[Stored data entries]

-.-.-

### config.mk
export PLATFORM = sky130hd
export DESIGN_NAME = uart_rx_word_loader
export DESIGN_NICKNAME = d
export VERILOG_FILES = /design/src/rtl/uart_rx_word_loader.sv
export SDC_FILE = /design/constraint.sdc
export NUM_CORES = 1
export LEC_CHECK = 0
export CAP_MARGIN = 0
export CORE_MARGIN = 3
export CORE_UTILIZATION = 53
export CTS_CLUSTER_DIAMETER = 50
export DETAILED_ROUTE_END_ITERATION = 10
export GPL_TIMING_DRIVEN = 0
export HOLD_SLACK_MARGIN = 0.08
export PLACE_DENSITY = 0.76
export SYNTH_ARGS = -nofsm -noshare
export SYNTH_HDL_FRONTEND = slang
export SYNTH_SLANG_ARGS = --single-unit
### constraint.sdc
create_clock -name clk -period 2.56 [get_ports clk]
set_clock_uncertainty 0.2 [all_clocks]
set_input_delay 0.512 -clock clk [delete_from_list [all_inputs] [get_ports clk]]
set_output_delay 0.512 -clock clk [all_outputs]
set_load 0.005 [all_outputs]
### src/rtl/uart_rx_word_loader.sv
// uart_rx_word_loader: boot-time UART receiver that packs 8N1 bytes into
// little-endian words for a memory-init write port. The session ends on a word
// limit or an idle timeout; a partial word is flushed on timeout.
// Optional feature macro: UART_PARITY_EN (8E1 framing with sticky parity_err).
module uart_rx_word_loader #(
    parameter int BPS_CNT    = 868,
    parameter int WORD_BYTES = 4,
    parameter int ADDR_WIDTH = 14,
    parameter int MAX_WORDS  = 16384,
    parameter int IDLE_BITS  = 1000
) (
    input  logic                    clk,
    input  logic                    reset,
    input  logic                    rx,
    output logic [8*WORD_BYTES-1:0] word_out,
    output logic [ADDR_WIDTH-1:0]   word_addr,
    output logic                    word_valid,
    output logic                    frame_err,
    output logic                    parity_err,
    output logic                    done
);
    localparam int CNT_W  = $clog2(BPS_CNT);
    localparam int LANE_W = (WORD_BYTES > 1) ? $clog2(WORD_BYTES) : 1;
    localparam int IDLE_W = $clog2(IDLE_BITS + 1);
    localparam int IDX_W  = ADDR_WIDTH + 1;
    localparam int WORD_W = 8 * WORD_BYTES;

    localparam logic [CNT_W-1:0]  CNT_LAST  = CNT_W'(BPS_CNT - 1);
    localparam logic [CNT_W-1:0]  CNT_HALF  = CNT_W'(BPS_CNT / 2 - 1);
    localparam logic [LANE_W-1:0] LANE_LAST = LANE_W'(WORD_BYTES - 1);
    localparam logic [IDLE_W-1:0] IDLE_SAT  = IDLE_W'(IDLE_BITS);
    localparam logic [IDX_W-1:0]  IDX_MAX   = IDX_W'(MAX_WORDS);

    typedef enum logic [2:0] {
        S_IDLE   = 3'd0,
        S_START  = 3'd1,
        S_DATA   = 3'd2,
        S_STOP   = 3'd3,
        S_FLUSH  = 3'd4,
        S_DONE   = 3'd5
`ifdef UART_PARITY_EN
        ,S_PARITY = 3'd6
`endif
    } state_t;

`ifdef UART_PARITY_EN
    // Even parity: the parity bit equals the XOR of the eight data bits.
    function automatic logic even_parity(input logic [7:0] b);
        return ^b;
    endfunction
`endif

    state_t              state_q;
    logic                rx_ff1_q, rx_ff2_q, rx_ff3_q;
    logic [CNT_W-1:0]    cnt_q;
    logic [2:0]          bit_q;
    logic [7:0]          shift_q;
    logic [LANE_W-1:0]   lane_q;
    logic [WORD_W-1:0]   asm_q;
    logic [IDX_W-1:0]    idx_q;
    logic [CNT_W-1:0]    idle_cyc_q;
    logic [IDLE_W-1:0]   idle_bits_q;
    logic                got_byte_q;
    logic [WORD_W-1:0]   word_out_q;
    logic [ADDR_WIDTH-1:0] word_addr_q;
    logic                word_valid_q;
    logic                frame_err_q;
    logic                done_q;
    logic                start_edge_s;
    logic                byte_ok_s;
    logic [WORD_W-1:0]   word_d;
`ifdef UART_PARITY_EN
    logic                par_bad_q;
    logic                parity_err_q;
`endif

    assign start_edge_s = rx_ff3_q & ~rx_ff2_q;
`ifdef UART_PARITY_EN
    assign byte_ok_s    = rx_ff2_q & ~par_bad_q;
    assign parity_err   = parity_err_q;
`else
    assign byte_ok_s    = rx_ff2_q;
    assign parity_err   = 1'b0;
`endif
    assign word_out   = word_out_q;
    assign word_addr  = word_addr_q;
    assign word_valid = word_valid_q;
    assign frame_err  = frame_err_q;
    assign done       = done_q;

    // Merge the byte just received into its lane of the word under assembly.
    always_comb begin
        word_d = asm_q;
        word_d[{lane_q, 3'b000} +: 8] = shift_q;
    end

    // Three-stage synchroniser on the asynchronous rx line, idling high.
    always_ff @(posedge clk) begin
        if (reset) begin
            rx_ff1_q <= 1'b1;
            rx_ff2_q <= 1'b1;
            rx_ff3_q <= 1'b1;
        end else begin
            rx_ff1_q <= rx;
            rx_ff2_q <= rx_ff1_q;
            rx_ff3_q <= rx_ff2_q;
        end
    end

    // Receive FSM: framing, byte packing, word strobes and session end.
    always_ff @(posedge clk) begin
        if (reset) begin
            state_q      <= S_IDLE;
            cnt_q        <= '0;
            bit_q        <= 3'd0;
            shift_q      <= 8'h00;
            lane_q       <= '0;
            asm_q        <= '0;
            idx_q        <= '0;
            idle_cyc_q   <= '0;
            idle_bits_q  <= '0;
            got_byte_q   <= 1'b0;
            word_out_q   <= '0;
            word_addr_q  <= '0;
            word_valid_q <= 1'b0;
            frame_err_q  <= 1'b0;
            done_q       <= 1'b0;
`ifdef UART_PARITY_EN
            par_bad_q    <= 1'b0;
            parity_err_q <= 1'b0;
`endif
        end else begin
            // A strobe lasts one cycle; the word index advances as it retires.
            if (word_valid_q) begin
                word_valid_q <= 1'b0;
                idx_q        <= idx_q + IDX_W'(1);
            end
            case (state_q)
                S_IDLE: begin
                    if (word_valid_q && ((idx_q + IDX_W'(1)) == IDX_MAX)) begin
                        state_q <= S_DONE;
                        done_q  <= 1'b1;
                    end else if (idle_bits_q == IDLE_SAT) begin
                        // Timeout has priority over a simultaneous start edge.
                        if (lane_q != {LANE_W{1'b0}}) begin
                            state_q <= S_FLUSH;
                        end else begin
                            state_q <= S_DONE;
                            done_q  <= 1'b1;
                        end
                    end else if (start_edge_s) begin
                        state_q     <= S_START;
                        cnt_q       <= '0;
                        idle_cyc_q  <= '0;
                        idle_bits_q <= '0;
                    end else if (got_byte_q) begin
                        if (idle_cyc_q == CNT_LAST) begin
                            idle_cyc_q  <= '0;
                            idle_bits_q <= idle_bits_q + IDLE_W'(1);
                        end else begin
                            idle_cyc_q <= idle_cyc_q + CNT_W'(1);
                        end
                    end
                end
                S_START: begin
                    if (cnt_q == CNT_HALF) begin
                        cnt_q <= '0;
                        bit_q <= 3'd0;
                        // A high mid-start sample is a glitch, not a frame.
                        state_q <= rx_ff2_q ? S_IDLE : S_DATA;
                    end else begin
                        cnt_q <= cnt_q + CNT_W'(1);
                    end
                end
                S_DATA: begin
                    if (cnt_q == CNT_LAST) begin
                        cnt_q   <= '0;
                        shift_q <= {rx_ff2_q, shift_q[7:1]};
                        bit_q   <= bit_q + 3'd1;
                        if (bit_q == 3'd7) begin
`ifdef UART_PARITY_EN
                            state_q <= S_PARITY;
`else
                            state_q <= S_STOP;
`endif
                        end
                    end else begin
                        cnt_q <= cnt_q + CNT_W'(1);
                    end
                end
`ifdef UART_PARITY_EN
                S_PARITY: begin
                    if (cnt_q == CNT_LAST) begin
                        cnt_q     <= '0;
                        par_bad_q <= (rx_ff2_q != even_parity(shift_q));
                        state_q   <= S_STOP;
                    end else begin
                        cnt_q <= cnt_q + CNT_W'(1);
                    end
                end
`endif
                S_STOP: begin
                    if (cnt_q == CNT_LAST) begin
                        cnt_q   <= '0;
                        state_q <= S_IDLE;
                        if (!rx_ff2_q) begin
                            frame_err_q <= 1'b1;
                        end
`ifdef UART_PARITY_EN
                        if (par_bad_q) begin
                            parity_err_q <= 1'b1;
                        end
`endif
                        if (byte_ok_s) begin
                            got_byte_q <= 1'b1;
                            if (lane_q == LANE_LAST) begin
                                word_out_q   <= word_d;
                                word_addr_q  <= idx_q[ADDR_WIDTH-1:0];
                                word_valid_q <= 1'b1;
                                lane_q       <= '0;
                                asm_q        <= '0;
                            end else begin
                                asm_q  <= word_d;
                                lane_q <= lane_q + LANE_W'(1);
                            end
                        end
                    end else begin
                        cnt_q <= cnt_q + CNT_W'(1);
                    end
                end
                S_FLUSH: begin
                    // Unfilled upper lanes are already zero in the assembler.
                    word_out_q   <= asm_q;
                    word_addr_q  <= idx_q[ADDR_WIDTH-1:0];
                    word_valid_q <= 1'b1;
                    lane_q       <= '0;
                    asm_q        <= '0;
                    state_q      <= S_DONE;
                end
                S_DONE: begin
                    done_q <= 1'b1;
                end
                default: begin
                    state_q <= S_IDLE;
                end
            endcase
        end
    end
endmodule

==> results.json <==
{
  "relSlewSlack_pct": 49.1,
  "multi_input_area_sq_um": 4160,
  "nFillCells": 990,
  "p_sw_share_pct": 21.2,
  "crit_type": "register to register",
  "clk-insertion-delay-late_ps": 430,
  "wl_per_cell_microns": 17.6,
  "vias": 6974,
  "seq_power_share_pct": 44.9,
  "drtAntennaViolNets": 0,
  "dieArea_sq_um": 14800,
  "crit_fanout": 10,
  "synth.distinct_cells": 76,
  "setup_viol": 4,
  "htreeDepth": 4,
  "yosys_warnings": 0,
  "drive_gt1_share_pct": 17.9,
  "drt_iter0_drc": 678,
  "dp_hpwl_mm": 12.3,
  "synthArstFlopShare_pct": 0,
  "final_max_slew_viol_count": 0,
  "cts_tree": "yes",
  "cp_data_required_time_ps": 2680,
  "reg2reg_depth": 9,
  "cts_buffer_depth": 2,
  "r2r-start": "idle_cyc_q[1]$_SDFFE_PP0P_",
  "clk_pin_slew_ps": 60,
  "rsz0062_at_grt": "yes",
  "area_delta_synth_final_pct": 29.3,
  "crit_path_start_kind": "register",
  "cap_viol_max_count": 0,
  "placement.io_buffers": 51,
  "max-vdd-ir-drop_v": 0.000493,
  "regArea_sq_um": 2950,
  "hp-class": "register to register",
  "syn_area_sq_um": 7100,
  "synthFlopType": "dfxtp_1",
  "clkPwrFrac_pct": 51.4,
  "worstHoldStart": "rx_ff1_q$_SDFF_PP1_",
  "syn_inst": 871,
  "seq_area_frac_synth_pct": 41.2,
  "timing.final.ws_setup_ps": -15.4,
  "hold_ws_ps": 207,
  "place_congestion": 0.853,
  "synth_top_area_share_pct": 41.2,
  "r2r_end": "idle_bits_q[6]$_SDFFE_PP0P_",
  "synth_nets": 889,
  "powerDensity_nw_per_um2": 556,
  "power.internal_w": 0.00402,
  "ys_ff_latch": 146,
  "antenna_found_initial": 0,
  "leakage_nw": 3.44,
  "hold_end": "byte_ok_s$_SDFF_PP1_",
  "top_usage_layer": "met2",
  "grt_pass1_vias": 6236,
  "start_util_pct": 55.1,
  "pin_count": 53,
  "p_comb_share_pct": 3.7,
  "hold_violations": 0,
  "dieWidth_microns": 122,
  "root_buffer": "clkbuf_16",
  "grtUsageMet3_pct": 5.48,
  "synth-edff-count": 0,
  "grt_util_met1_pct": 33.7,
  "die_height_microns": 122,
  "status": "finished, violations left",
  "grt_max_degree": 17,
  "hold_path_depth": 1,
  "ff2ff_setup_slack_ps": -20,
  "period_share_pct": 101,
  "avgViaCountPerCell": 6.02,
  "grt_pass1_wl_mm": 30.6,
  "switchingPower_w": 0.00108,
  "coreArea_sq_um": 12900,
  "instances_no_fill": 1159,
  "syn_area_per_cell_sq_um": 8.15,
  "dpl_worst_slack_ps": -415,
  "place_inst": 1094,
  "routed_wl_mm": 20.4,
  "cts_made_buffers": 17,
  "max_freq_mhz": 388,
  "yosysMostFrequentCell": "dfxtp_1",
  "ys_top_cells_by_area": "dfxtp_1, a21oi_1, nand2_1",
  "track_usage_pct": 25.9,
  "cts_hold_buf": 0,
  "globalRouteOverflowTotal": 0,
  "tightest_slew_ps": 764,
  "synth_commonest_cells": "dfxtp_1, a21oi_1, nand2_1, nor2_1, nor3_1",
  "nets": 992,
  "drc": 0,
  "clock-sinks": 146,
  "rows": 41,
  "crit_path_end_kind": "register",
  "worstPathArrival_ps": 2690,
  "period_needed_ps": 2580,
  "synth_top_area_cell": "dfxtp_1",
  "drtPass1Iterations": 5,
  "diodes": 0,
  "failed_checks": "setup timing",
  "use_met2_pct": 41.7
}
==> sequential cells by signal, indices dropped and copies added (netlist names), 2 cells and up <==
name / count
asm_q: 32
word_out: 32
idx_q: 15
word_addr: 14
cnt_q: 10
idle_bits_q: 10
idle_cyc_q: 10
shift_q: 8
bit_q: 3
state_q: 3
lane_q: 2
==> routing by layer <==
metal	wire, microns	vias up
met1	8820	3327
met2	9780	267
met5	0	-
li1	-	3336
met4	471	0
met3	1340	44
==> power groups by stage <==
stage / clock network, W / logic (W) / registers [W]
detailed placement: 0 / 0.000165 / 0.00235
finish: 0.00262 / 0.000187 / 0.00229
floorplan: 0 / 0.000117 / 0.00234
global route: 0.00273 / 0.000204 / 0.00229
global placement: 0 / 0.000160 / 0.00235
CTS: 0.00265 / 0.000174 / 0.00229
==> cells in the final DEF (no fill, tap or decap), types with 6 or more instances in the layout <==
cell / n
dfxtp_1: 133
a21oi_1: 103
nand2_1: 99
nor2_1: 98
clkdlybuf4s50_1: 51
nor3_1: 43
o211ai_1: 33
buf_4: 33
clkbuf_1: 31
nor2b_1: 27
buf_6: 19
nand3_1: 18
clkbuf_16: 17
and3_1: 15
o21ai_0: 14
ha_1: 12
inv_1: 11
mux2i_1: 10
xnor2_1: 9
dfxtp_2: 9
a22oi_1: 8
xor2_1: 8
nand4_1: 7
o2bb2ai_1: 7
a221oi_2: 7
a32o_1: 6
==> worst max-delay path, cell delays in order, from the launching register on <==
cell and delay (ps):
dfxtp_4 370, ha_4 160, nand2b_4 50, or4_4 420, o31a_1 340, nor3_2 210
o21ai_4 120, buf_6 160, o21bai_1 150, a32o_1 270
==> kinds of logic (layout without fill, tap and decap cells) <==
kind of cell | Yosys count | count (layout) | synth area share (%)
buffers and inverters | 76 | 192 | 4.64
XOR/XNOR | 17 | 17 | 2.10
flip-flops | 146 | 146 | 41.2
AO/OA/AOI/OAI | 230 | 230 | 21.4
AND/OR/NAND/NOR | 375 | 375 | 26.4
adder cells (fa/ha/maj) | 15 | 15 | 2.64
multiplexers | 11 | 11 | 1.62
other | 1 | 1 | 0.0528
==> how the worst max path moves through the flow <==
stage,slack (ps),from,end,depth (start not counted)
3_5_place_dp,-410,idx_q[0]$_SDFFE_PP0P_,idle_bits_q[1]$_SDFFE_PP0P_,10
2_1_floorplan,3,idx_q[0]$_SDFFE_PP0P_,cnt_q[5]$_SDFFE_PP0P_,10
6_report,-20,idle_cyc_q[1]$_SDFFE_PP0P_,idle_bits_q[6]$_SDFFE_PP0P_,9
4_1_cts,-10,idx_q[8]$_SDFFE_PP0P_,idle_bits_q[8]$_SDFFE_PP0P_,9
3_3_place_gp,-330,idx_q[0]$_SDFFE_PP0P_,idle_bits_q[1]$_SDFFE_PP0P_,10
5_1_grt,-110,state_q[2]$_SDFFE_PP0P_,idle_cyc_q[6]$_SDFFE_PP0P_,8
==> layout make-up <==
type                       count  share of cell area [%]
inverter                      12                   0.491
tap                          172                    2.35
clock inverter                10                    1.70
clock buffer                  22                    5.06
buffer                        60                    4.09
sequential                   146                    32.1
timing repair buffer          88                    8.82
multi-input combinational    649                    45.4
==> per-stage QoR <==
step / instance area (sq um) / utilization, % / total power [W] / setup TNS (ps)
after global routing: 9180 / 71.3 / 0.00523 / -1500
after CTS: 8740 / 67.9 / 0.00512 / -12.2
final: 9180 / 71.3 / 0.00510 / -40.6
after detailed placement: 7830 / 60.8 / 0.00251 / -24620
after floorplan: 7100 / - / 0.00246 / 0
after global placement: 7830 / 60.8 / 0.00251 / -21810
==> timing repair <==
action / 4_1_cts / 5_1_grt
gates resized for setup: 49 / 87
pin swaps: 14 / 17
cloned: 1 / 3
endpoints found under the setup margin: 104 / 117
setup buffers: 14 / 19
Note: power is estimated with default switching activity, not from simulation.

-.-.-

* [Goal of the exercise]: Return only the exact lines from the opening of the records through the line that contains "set_output_delay 0.512 -clock", both included.

* [Written answer]:
### config.mk
export PLATFORM = sky130hd
export DESIGN_NAME = uart_rx_word_loader
export DESIGN_NICKNAME = d
export VERILOG_FILES = /design/src/rtl/uart_rx_word_loader.sv
export SDC_FILE = /design/constraint.sdc
export NUM_CORES = 1
export LEC_CHECK = 0
export CAP_MARGIN = 0
export CORE_MARGIN = 3
export CORE_UTILIZATION = 53
export CTS_CLUSTER_DIAMETER = 50
export DETAILED_ROUTE_END_ITERATION = 10
export GPL_TIMING_DRIVEN = 0
export HOLD_SLACK_MARGIN = 0.08
export PLACE_DENSITY = 0.76
export SYNTH_ARGS = -nofsm -noshare
export SYNTH_HDL_FRONTEND = slang
export SYNTH_SLANG_ARGS = --single-unit
### constraint.sdc
create_clock -name clk -period 2.56 [get_ports clk]
set_clock_uncertainty 0.2 [all_clocks]
set_input_delay 0.512 -clock clk [delete_from_list [all_inputs] [get_ports clk]]
set_output_delay 0.512 -clock clk [all_outputs]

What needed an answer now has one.